(Bloomberg) – The federal government will be using appeals from President Obama and his wife, Michelle, to try to get uninsured consumers to sign up for coverage by the March 31 public exchange plan enrollment deadline.
The government also is going to warn consumers about the new fines that will face some consumers who go without health coverage. Up until now, the government has left information about the new individual "shared responsibility" fines out of most Patient Protection and Affordable Care Act (PPACA) program advertising.
PPACA requires many individuals to get "minimum essential coverage" (MEC). Some individuals who fail to buy "MEC" may have to pay tax penalties equal to 1 percent of their taxable income.
Consumers can avoid having to pay the penalties by getting coverage from employers, government programs, traditional individual health insurers, commercial insurance sales websites, or the new PPACA public exchange prrograms.
Consumers who qualify for Medicaid or other government aid programs can apply for those programs at any time of the year.
Many consumers will "get MEC" by buying private "qualified health plan" (QHP) through the new PPACA public exchanges. The QHP open enrollment period started Oct. 1 and is now set to end March 31.
Some consumers will be able to buy QHP coverage after March 31 because they go through major life changes, such as a marriage or the loss of a job, or because they qualify for hardship exemptions.
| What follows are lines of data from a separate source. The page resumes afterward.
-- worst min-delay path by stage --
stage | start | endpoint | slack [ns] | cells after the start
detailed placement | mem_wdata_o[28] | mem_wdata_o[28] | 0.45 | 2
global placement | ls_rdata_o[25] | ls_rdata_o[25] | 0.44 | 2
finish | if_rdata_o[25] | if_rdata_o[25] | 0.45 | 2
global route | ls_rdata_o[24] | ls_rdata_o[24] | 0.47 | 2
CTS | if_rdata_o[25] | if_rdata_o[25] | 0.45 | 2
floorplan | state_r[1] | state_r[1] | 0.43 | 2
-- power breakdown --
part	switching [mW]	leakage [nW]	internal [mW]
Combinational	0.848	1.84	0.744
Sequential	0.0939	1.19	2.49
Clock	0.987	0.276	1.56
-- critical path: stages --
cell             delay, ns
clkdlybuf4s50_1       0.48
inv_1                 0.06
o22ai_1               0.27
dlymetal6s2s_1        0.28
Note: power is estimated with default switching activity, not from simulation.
--- config.mk ---
export PLATFORM = sky130hd
export DESIGN_NAME = gray_to_rgb565_expander
export DESIGN_NICKNAME = d
export VERILOG_FILES = /design/src/rtl/gray_to_rgb565_expander.sv
export SDC_FILE = /design/constraint.sdc
export NUM_CORES = 1
export LEC_CHECK = 0
export ABC_AREA = 0
export CORE_MARGIN = 4
export CORE_UTILIZATION = 49
export CTS_BUF_LIST = sky130_fd_sc_hd__clkbuf_16
export DETAILED_ROUTE_END_ITERATION = 10
export PLACE_DENSITY = 0.94
export SKIP_CTS_REPAIR_TIMING = 1
export SYNTH_ARGS = -nofsm -noshare
export SYNTH_HDL_FRONTEND = slang
export SYNTH_SLANG_ARGS = --single-unit
--- constraint.sdc ---
create_clock -name clock -period 4.06 [get_ports clock]
set_input_delay 1.015 -clock clock [delete_from_list [all_inputs] [get_ports clock]]
set_output_delay 1.015 -clock clock [all_outputs]
set_load 0.05 [all_outputs]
The U.S. Department of Health and Human Services (HHS) has extended many other PPACA deadlines and might find a way to extend the individual QHP enrollment deadline.
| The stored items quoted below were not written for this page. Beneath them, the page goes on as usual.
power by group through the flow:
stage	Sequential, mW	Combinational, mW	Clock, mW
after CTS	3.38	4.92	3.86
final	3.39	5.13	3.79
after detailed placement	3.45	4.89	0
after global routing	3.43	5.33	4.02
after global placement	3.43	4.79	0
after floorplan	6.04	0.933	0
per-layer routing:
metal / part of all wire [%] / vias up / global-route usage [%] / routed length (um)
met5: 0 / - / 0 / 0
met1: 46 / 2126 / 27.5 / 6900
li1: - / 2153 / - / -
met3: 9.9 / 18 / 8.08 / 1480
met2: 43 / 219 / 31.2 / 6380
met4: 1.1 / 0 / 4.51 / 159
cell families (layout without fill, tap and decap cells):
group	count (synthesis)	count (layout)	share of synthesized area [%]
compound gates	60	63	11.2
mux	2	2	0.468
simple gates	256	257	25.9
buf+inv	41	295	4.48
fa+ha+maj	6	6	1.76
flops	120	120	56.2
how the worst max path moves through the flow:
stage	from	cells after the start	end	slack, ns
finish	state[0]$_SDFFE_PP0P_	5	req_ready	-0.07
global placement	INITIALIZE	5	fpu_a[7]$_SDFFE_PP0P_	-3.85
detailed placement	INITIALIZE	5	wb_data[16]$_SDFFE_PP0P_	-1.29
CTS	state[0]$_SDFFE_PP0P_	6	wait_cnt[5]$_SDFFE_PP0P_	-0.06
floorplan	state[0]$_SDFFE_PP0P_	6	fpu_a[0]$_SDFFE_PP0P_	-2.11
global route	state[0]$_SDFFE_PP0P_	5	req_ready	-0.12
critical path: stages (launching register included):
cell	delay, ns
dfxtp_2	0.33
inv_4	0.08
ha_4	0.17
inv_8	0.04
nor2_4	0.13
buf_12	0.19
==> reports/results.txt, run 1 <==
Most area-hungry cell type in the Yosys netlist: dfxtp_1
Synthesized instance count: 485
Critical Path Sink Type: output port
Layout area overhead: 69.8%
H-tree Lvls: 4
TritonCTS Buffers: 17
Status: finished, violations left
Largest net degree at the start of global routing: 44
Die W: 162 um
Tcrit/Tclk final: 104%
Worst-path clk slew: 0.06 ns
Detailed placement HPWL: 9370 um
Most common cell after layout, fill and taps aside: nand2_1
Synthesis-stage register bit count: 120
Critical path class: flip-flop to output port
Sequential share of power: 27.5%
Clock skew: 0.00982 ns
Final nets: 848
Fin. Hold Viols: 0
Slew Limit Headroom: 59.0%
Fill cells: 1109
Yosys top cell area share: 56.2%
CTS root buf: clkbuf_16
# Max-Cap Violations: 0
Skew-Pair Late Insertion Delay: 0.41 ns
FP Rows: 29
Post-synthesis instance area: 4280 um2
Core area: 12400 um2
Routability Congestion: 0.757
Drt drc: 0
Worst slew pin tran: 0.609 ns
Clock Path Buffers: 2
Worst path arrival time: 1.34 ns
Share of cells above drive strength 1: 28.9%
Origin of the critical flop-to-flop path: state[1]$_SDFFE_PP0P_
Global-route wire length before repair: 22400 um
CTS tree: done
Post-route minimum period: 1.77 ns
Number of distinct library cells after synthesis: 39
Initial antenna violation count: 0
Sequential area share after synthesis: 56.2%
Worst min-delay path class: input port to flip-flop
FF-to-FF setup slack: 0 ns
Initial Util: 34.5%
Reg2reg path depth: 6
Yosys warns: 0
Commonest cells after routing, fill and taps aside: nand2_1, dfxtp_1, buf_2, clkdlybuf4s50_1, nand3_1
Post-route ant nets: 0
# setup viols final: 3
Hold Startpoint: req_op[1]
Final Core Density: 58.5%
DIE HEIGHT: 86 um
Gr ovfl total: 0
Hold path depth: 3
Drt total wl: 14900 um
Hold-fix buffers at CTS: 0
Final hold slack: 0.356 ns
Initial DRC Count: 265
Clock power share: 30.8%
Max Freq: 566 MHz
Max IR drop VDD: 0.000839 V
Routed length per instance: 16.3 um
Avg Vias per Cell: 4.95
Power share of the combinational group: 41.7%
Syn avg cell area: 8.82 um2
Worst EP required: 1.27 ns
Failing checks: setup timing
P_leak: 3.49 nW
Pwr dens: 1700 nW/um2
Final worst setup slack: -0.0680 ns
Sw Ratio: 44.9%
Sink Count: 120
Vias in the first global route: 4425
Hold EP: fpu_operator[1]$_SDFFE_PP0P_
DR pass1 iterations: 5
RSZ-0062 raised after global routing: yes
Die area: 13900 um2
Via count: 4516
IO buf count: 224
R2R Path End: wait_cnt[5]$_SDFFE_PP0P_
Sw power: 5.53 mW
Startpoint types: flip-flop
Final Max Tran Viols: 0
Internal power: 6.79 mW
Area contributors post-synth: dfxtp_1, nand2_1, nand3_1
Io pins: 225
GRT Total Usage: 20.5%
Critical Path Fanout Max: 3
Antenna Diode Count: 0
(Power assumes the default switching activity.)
<file path="config.mk">
export PLATFORM = sky130hd
export DESIGN_NAME = wb_arbiter
export DESIGN_NICKNAME = d
export VERILOG_FILES = /design/src/rtl/wb_arbiter.sv
export SDC_FILE = /design/constraint.sdc
export NUM_CORES = 1
export LEC_CHECK = 0
export BUFFER_PORTS_ARGS = -buffer_cell sky130_fd_sc_hd__buf_2
export CAP_MARGIN = 25
export CORE_MARGIN = 2
export CORE_UTILIZATION = 50
export DETAILED_ROUTE_END_ITERATION = 10
export PLACE_DENSITY = 0.74
export SYNTH_ARGS = -nofsm -noshare
export SYNTH_HDL_FRONTEND = slang
export SYNTH_SLANG_ARGS = --single-unit
</file>
<file path="constraint.sdc">
create_clock -name clk -period 4.8 [get_ports clk]
set_clock_uncertainty 0.2 [all_clocks]
set_input_delay 0.24 -clock clk [delete_from_list [all_inputs] [get_ports clk]]
set_output_delay 0.24 -clock clk [all_outputs]
set_load 0.03 [all_outputs]
</file>
<file path="src/rtl/wb_arbiter.sv">
// ============================================================================
// Module   : wb_arbiter
// Purpose  : Register-file write-port arbiter. ALU writes always win; load
//            writebacks wait in a small FIFO that ALU writes can kill.
// Revision : 1.0
// ============================================================================
`default_nettype none

module wb_arbiter #(
  parameter int DEPTH        = 4,
  parameter int STARVE_LIMIT = 8
) (
  input  logic                     clk,
  input  logic                     rst,
  input  logic                     alu_we,
  input  logic [4:0]               alu_waddr,
  input  logic [31:0]              alu_wdata,
  input  logic                     lsu_valid,
  input  logic [4:0]               lsu_waddr,
  input  logic [31:0]              lsu_wdata,
  output logic                     lsu_ready,
  output logic                     we,
  output logic [4:0]               waddr,
  output logic [31:0]              wdata,
  output logic                     stall_req,
  output logic [$clog2(DEPTH):0]   fifo_count
);

  localparam int PW = $clog2(DEPTH);
  localparam int CW = PW + 1;
  localparam int AW = $clog2(STARVE_LIMIT + 1);
  localparam logic [CW-1:0] FULL_CNT = CW'(DEPTH);
  localparam logic [AW-1:0] AGE_MAX  = AW'(STARVE_LIMIT);

  logic              vld_q  [DEPTH];
  logic              vld_d  [DEPTH];
  logic [4:0]        addr_q [DEPTH];
  logic [4:0]        addr_d [DEPTH];
  logic [31:0]       data_q [DEPTH];
  logic [31:0]       data_d [DEPTH];
  logic [PW-1:0]     wr_ptr_q, wr_ptr_d;
  logic [PW-1:0]     rd_ptr_q, rd_ptr_d;
  logic [CW-1:0]     count_q, count_d;
  logic [AW-1:0]     age_q, age_d;
  logic              we_q, we_d;
  logic [4:0]        waddr_q, waddr_d;
  logic [31:0]       wdata_q, wdata_d;
  logic              stall_q, stall_d;

  logic              alu_acc;
  logic              push;
  logic              pop;

  assign lsu_ready  = (count_q < FULL_CNT);
  assign we         = we_q;
  assign waddr      = waddr_q;
  assign wdata      = wdata_q;
  assign stall_req  = stall_q;
  assign fifo_count = count_q;

  always_comb begin
    alu_acc  = alu_we && (alu_waddr != 5'd0);
    push     = lsu_valid && lsu_ready && (lsu_waddr != 5'd0);
    // The head is sampled from current state, so a same-cycle push never pops.
    pop      = !alu_acc && (count_q != '0);

    vld_d    = vld_q;
    addr_d   = addr_q;
    data_d   = data_q;
    wr_ptr_d = wr_ptr_q;
    rd_ptr_d = rd_ptr_q;
    count_d  = count_q;
    age_d    = age_q;
    we_d     = 1'b0;
    waddr_d  = waddr_q;
    wdata_d  = wdata_q;
    stall_d  = (count_q == FULL_CNT) || (age_q >= AGE_MAX);

    if (alu_acc) begin
      we_d    = 1'b1;
      waddr_d = alu_waddr;
      wdata_d = alu_wdata;
      for (int i = 0; i < DEPTH; i++) begin
        if (addr_q[i] == alu_waddr) vld_d[i] = 1'b0;
      end
    end else if (pop) begin
      we_d = vld_q[rd_ptr_q];
      if (vld_q[rd_ptr_q]) begin
        waddr_d = addr_q[rd_ptr_q];
        wdata_d = data_q[rd_ptr_q];
      end
    end

    if (pop) begin
      vld_d[rd_ptr_q] = 1'b0;
      rd_ptr_d        = rd_ptr_q + 1'b1;
    end

    // Applied after the kill loop: the pushed load is younger than the ALU write.
    if (push) begin
      vld_d[wr_ptr_q]  = 1'b1;
      addr_d[wr_ptr_q] = lsu_waddr;
      data_d[wr_ptr_q] = lsu_wdata;
      wr_ptr_d         = wr_ptr_q + 1'b1;
    end

    case ({push, pop})
      2'b10:   count_d = count_q + 1'b1;
      2'b01:   count_d = count_q - 1'b1;
      default: count_d = count_q;
    endcase

    if ((count_q == '0) || pop) begin
      age_d = '0;
    end else if (age_q < AGE_MAX) begin
      age_d = age_q + 1'b1;
    end
  end

  always_ff @(posedge clk or negedge rst) begin
    if (!rst) begin
      for (int i = 0; i < DEPTH; i++) begin
        vld_q[i]  <= 1'b0;
        addr_q[i] <= 5'd0;
        data_q[i] <= 32'd0;
      end
      wr_ptr_q <= '0;
      rd_ptr_q <= '0;
      count_q  <= '0;
      age_q    <= '0;
      we_q     <= 1'b0;
      waddr_q  <= 5'd0;
      wdata_q  <= 32'd0;
      stall_q  <= 1'b0;
    end else begin
      vld_q    <= vld_d;
      addr_q   <= addr_d;
      data_q   <= data_d;
      wr_ptr_q <= wr_ptr_d;
      rd_ptr_q <= rd_ptr_d;
      count_q  <= count_d;
      age_q    <= age_d;
      we_q     <= we_d;
      waddr_q  <= waddr_d;
      wdata_q  <= wdata_d;
      stall_q  <= stall_d;
    end
  end

endmodule

`default_nettype wire
</file>
Yosys cells after proc, flatten, opt, wreduce, memory -nomap -nowiden

Index checks and enable logic that the tools add are counted.

Logic and storage cells: 99
Register bits after elaboration: 202
Output and inout bits: 43

Bitwise operators: 5
Eq/ne operators: 7
Multiplexer cells: 37
Magnitude comparators: 7
Reduce and logical (&&, ||, !) cells: 18
$add $sub $neg: 5

Operators by type and width:

| operator            | count |
|---|---|
| $mux 32             | 6 |
| $bwmux 128          | 1 |
| $bmux 32 s2         | 1 |
| $demux 32 s2        | 1 |
| $mux 5              | 6 |
| $bwmux 20           | 1 |
| $eq 5x5->1          | 4 |
| $mux 4              | 5 |
| $bmux 5 s2          | 1 |
| $demux 5 s2         | 1 |
| $mux 1              | 10 |
| $reduce_bool 5->1   | 2 |
| $reduce_bool 2->1   | 4 |
| $ge 3x3->1 const B  | 2 |
| $logic_and 1x1->1   | 6 |
| $lt 3x1->1 const B  | 2 |
| $not 2->3           | 2 |
| $pmux 3 s2          | 1 |
| $add 2x1->2 const B | 2 |
| $add 4x1->4 const B | 1 |
| $and 4x4->4         | 1 |
| $demux 1 s2         | 2 |
| $ge 4x4->1 const B  | 1 |
| $lt 4x4->1 const B  | 1 |
| 14 further kinds    | 15 |

Longest topological paths before layout

Gate-level depths: netlist of run 1.

Depth in word-level cells: 10
Gate-level depth with buffers: 10

Worst setup path before layout of run 1

No wires, ideal clock.

Path type: input port to flip-flop
From: input port alu_waddr[4]
To: register count_q[2] (netlist: fifo_count[2])
Required time: 4.467 ns
Arrival: 2.293 ns
Stages on the path: 10
Path slack: 2.175 ns
Path through: buf_2 or4_4 o21a_1 nor2_1 ha_1 inv_1 fa_1 xor2_1 nor2_1 xnor2_1

Cells in the longest elaborated chain, start to end: 6

Ends and longest elaborated chain:

| what                                                   | line | text |
|---|---|---|
| start: declaration                                     | 16   | `input logic [4:0] alu_waddr,` |
| $reduce_bool 5->1 *                                    | 62   | `alu_acc = alu_we && (alu_waddr != 5'd0);` |
| $logic_and 1x1->1 *                                    | 62   |  |
| $logic_not 1->1 *                                      | 65   | `pop = !alu_acc && (count_q != '0);` |
| $logic_and 1x1->1 *                                    | 65   |  |
| via pop                                                | 52   | `logic pop;` |
| $eq 2x1->1 / $eq 2x2->1 (equally long branches)        | 107  | `case ({push, pop})` |
| $pmux 3 s2 / $reduce_bool 2->1 (equally long branches) | --   |  |
| end signal: assignment                                 | 141  | `count_q <= count_d;` |
| end: declaration                                       | 43   | `logic [CW-1:0] count_q, count_d;` |

Mark *: on every way through the listed nets, which the timed path passes. The rest lies on a longest branch.
A chain may end at the register's enable or synchronous reset.

Worst setup path in the final report of run 1

From: input port alu_waddr[3]
To: register wdata_q[31] (netlist: wdata[31])

Cells in the longest elaborated chain, start to end: 6

Ends and longest elaborated chain:

| what                               | line | text |
|---|---|---|
| $reduce_bool 5->1 *                | 62   |  |
| $logic_and 1x1->1 *                | 62   |  |
| $logic_not 1->1                    | 65   |  |
| $logic_and 1x1->1                  | 65   |  |
| $reduce_bool 2->1 (no source line) | --   |  |
| $reduce_and 2->1 (no source line)  | --   |  |
| end signal: assignment             | 145  | `wdata_q <= wdata_d;` |
| end: declaration                   | 47   | `logic [31:0] wdata_q, wdata_d;` |

Every way passes the cells marked *; elsewhere a longest branch is shown, timed or not.

==> impl_metrics.yaml, run 1 <==
place:
  port_buffers: 120
  place_inst: 928
  finalWeightedCongestion: 0.796
  dpl.hpwl_um: 13100
detailed_routing:
  ant_nets: 0
  wl_um: 20200
  drc: 0
  num_vias: 5731
  drt-initial-drc-count: 232
  top_layer: "met4"
  met2RoutedLength_um: 10400
  wl_per_cell_um: 19.4
  wl_met3_um: 775
  post_drt_via_cell_ratio: 5.49
  dr.pass1.iters: 4
  met1_length_um: 8630
die:
  dieHeight_um: 141
  core_area_um2: 18600
  start_util: 0.506
  boundaryPins: 121
  rows: 50
  die_w_um: 141
  dieArea_um2: 19900
critical_path:
  start_kind: "primary input"
  critPathCaptureType: "register"
  cpMostUsedCell: "mux2_2"
  cp.required_ns: 4.98
  path_cells: "dlygate4sd3_1 -> buf_2 -> or4_4 -> o21ai_4 -> buf_4 -> mux2_2 -> mux2_2"
  critPathMaxStageDelay_ns: 0.59
  critPathSlowestCell: "o21ai_4"
  arrival_ns: 3.29
  worstSetupPathType: "in -> reg"
  cp_max_fo: 27
global_route:
  grt_max_degree: 114
  grt_pass1_wl_um: 33000
  antenna_found_initial: 0
  grt_pass1_vias: 6357
  grt.total_usage: 0.209
  overflow: 0
logic_synthesis:
  synth_nets: 694
  synth_top_family_by_area: "multiplexers"
  synthDistinctLibCells: 30
  synth_edf_count: 0
  ys_seq_area_frac: 0.538
  yosysMostFrequentCell: "mux2_2"
  synth_warnings: 0
  synth_compound_area_frac: 0.0132
  synth_xor_xnor_area_share: 0.0252
  synth_common_cells: "mux2_2, dfrtp_1, mux4_2"
  ys.flop_type: "dfrtp_1"
  synth-async-reset-ratio: 1.00
  muxShareOfSynthArea: 0.353
  synth.top_cell.area_share: 0.538
  syn-cell-area_um2: 9400
  synthAdderAreaFrac: 0.0168
  synthTopCellsByArea: "dfrtp_1, mux2_2, mux4_2"
  syn_avg_cell_area_um2: 15.6
  synth_cells: 604
  synth_seq_cells: 202
  synth_area_leader_cell: "dfrtp_1"
  synth-simple-area-share: 0.0192
timing:
  period_share: 0.648
  slew_viol_final: 0
  min_period_ns: 3.11
  max_freq_mhz: 321
  whs_ns: 0.0726
  setup_viol: 0
  setup-tns-final_ns: 0
  relSlewSlack: 0.393
  rsz0062_at_grt: "false"
  hold_violations: 0
  tightest_slew_ns: 0.910
flow_run:
  maxCapViolCount: 0
finish:
  post-route-util: 0.628
  antenna_cells: 0
  nets: 886
  stdcell_count: 1044
  fillers: 1356
  syn_to_final_growth_pct: 24.2
  drive_gt1_frac: 0.522
clock_network:
  htreeDepth: 1
  cts.sinks: 202
  cts_buffers: 22
  path_clk_slew_ns: 0.06
  cts_root_buffer: "clkbuf_16"
  cts_resized: 0
  cts_tree: "done"
  clock_path_buffers: 3
  clk_latency_ns: 0.49
outcome:
  status: "finished clean"
pwr:
  ir_drop_v: 0.000361
  p_per_area_nw_per_um2: 681
  p_leak_nw: 5.22
hold_path:
  hold_path_class: "in -> reg"
[path summary, 6_finish.rpt]
kind	start	to	slack, ns	depth (start not counted)
min in group asynchronous	rst	fifo_count[2]	0.22	2
hold reg to reg	wdata[28]	wdata[28]	0.30	1
setup reg to reg	rd_ptr_q[0]	wdata[5]	1.94	4
setup / recovery	alu_waddr[3]	wdata[31]	1.69	7
max in group asynchronous	rst	data_q[35]	2.90	3
hold / removal	lsu_valid	wr_ptr_q[0]	0.07	3
[cells in the final DEF, fill, tap and decap left out, drive strengths merged, types with 2 or more instances in the layout]
master	count
dfrtp	202
dlygate4sd3	78
or3	2
o21ai	16
mux4	38
nor4	4
clkinv	5
xor2	10
nand2	16
bufinv	2
ha	11
nor3	5
clkbuf	30
nor2	2
buf	128
mux2i	7
mux2	212
xnor2	17
nand3	5
inv	12
[power breakdown]
| part | leakage [nW] | internal, W | switching (W) |
|---|---|---|---|
| Sequential | 2.43 | 0.00256 | 0.000534 |
| Clock | 0.357 | 0.00101 | 0.000661 |
| Combinational | 2.43 | 0.00177 | 0.00141 |
| Total | 5.22 | 0.00534 | 0.00260 |
[cell families after synthesis]
group / Yosys count
adders and majority gates: 12
and+or+nand+nor: 36
AOI/OAI and AO/OA: 20
xor gates and xnor gates: 27
muxes: 257
DFF: 202
buffers and inverters: 50
[flip-flops by register name, summed over array words and instances, names as in the netlist]
| signal | flops |
|---|---|
| data_q | 128 |
| wdata | 32 |
| addr_q | 20 |
| waddr | 5 |
| age_q | 4 |
| vld_q | 4 |
| fifo_count | 3 |
| rd_ptr_q | 2 |
| wr_ptr_q | 2 |
| stall_req | 1 |
| we | 1 |
[stage by stage]
step / power (W) / setup slack, ns / instance area (µm²)
5_1_grt: 0.00841 / 1.60 / 11700
6_report: 0.00794 / 1.69 / 11700
4_1_cts: 0.00802 / 1.68 / 11700
3_5_place_dp: 0.00626 / 1.72 / 10200
3_3_place_gp: 0.00604 / 1.73 / 10100
2_1_floorplan: 0.00545 / 2.17 / 9400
For now, however, individual QHP market rules require consumers to buy coverage by March 31 or else wait until 2015 to get MEC.
About 4 million Americans have so far signed up for QHP coverage, and about 3.5 million more have enrolled in Medicaid, according to Avalere Health, a consulting firm.
The administration's success signing up more people in the last month of enrollment will have repercussions for insurers, which must set rates for 2015 by the end of May, and in congressional elections this November.
"We're not going to be happy until we reach the overwhelming majority of people who've been uninsured," Ron Pollack, the executive director of Families USA, a consumer advocacy group allied with the White House, said in a phone interview. "There still continues to be a lack of information among a large portion of the uninsured about the new benefits that are available to them."